Mí vecino de mesa, el joven algo chepudo, no hace más que mirarme. Lo percibo con el rabillo del ojo, pues finjo no prestarle atención. Pero él me observa atentamente. Demasiado atentamente. Puede que haya descubierto la superchería de mí masculinidad. Alguna vez ha sucedido: unas cuantas personas han tenido sospechas sobre mi identidad, aunque, por supuesto, nunca les permití comprobación alguna. Miro a mi alrededor: todos los clientes que abarrotan la estancia son varones. Es natural, porque las pocas mujeres que viajan y se alojan en las posadas no suelen acudir a la sala común, siempre tan bulliciosa y turbulenta al calor de la cerveza y del áspero vino. Hoy sólo hay una fémina en todo el comedor y es la criada del posadero, una chica alta y robusta capaz de llevar cinco jarras de cerveza en cada mano. Su rostro me ha llamado la atención, porque tiene medía cara horriblemente quemada, con el ojo perdido y sepultado en un pliegue de piel deforme y escarlata. La otra media cara, en cambio, es fresca, delicada y muy bonita. De perfil, y según qué parte del rostro ofrezca, la posadera puede parecer un ángel o un demonio.

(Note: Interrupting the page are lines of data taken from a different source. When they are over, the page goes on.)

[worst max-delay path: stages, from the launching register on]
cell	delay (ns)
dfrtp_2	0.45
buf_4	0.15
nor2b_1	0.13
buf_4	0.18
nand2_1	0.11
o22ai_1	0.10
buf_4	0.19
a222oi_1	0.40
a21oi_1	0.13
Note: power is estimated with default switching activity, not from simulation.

La gran chimenea tira mal y escupe vaharadas de humo. Los ojos se me llenan de lágrimas; con la excusa de enjugarlos, atisbo discretamente a mi vecino. Debe de tener más o menos mi edad. Es delgado, menudo, con el pecho hundido y los hombros demasiado cargados y desiguales. Lleva unos larguísimos cabellos, oscuros y lacios, recogidos en una coleta sobre su espalda. Desde luego no es un hombre de acción: en primer lugar por su curvado espinazo, pero, además, porque ningún guerrero, ningún soldado llevaría una coleta así, pues podría servirle de asidero al enemigo en un combate. Tiene la piel muy blanca, una barbita breve bien recortada y un rostro pequeño y desagradablemente apretado, también un poco desequilibrado, como su pobre espalda. Una mirada negra y profunda resbala por debajo de sus largas pestañas. Sus ojos son muy hermosos, pero quizá taimados.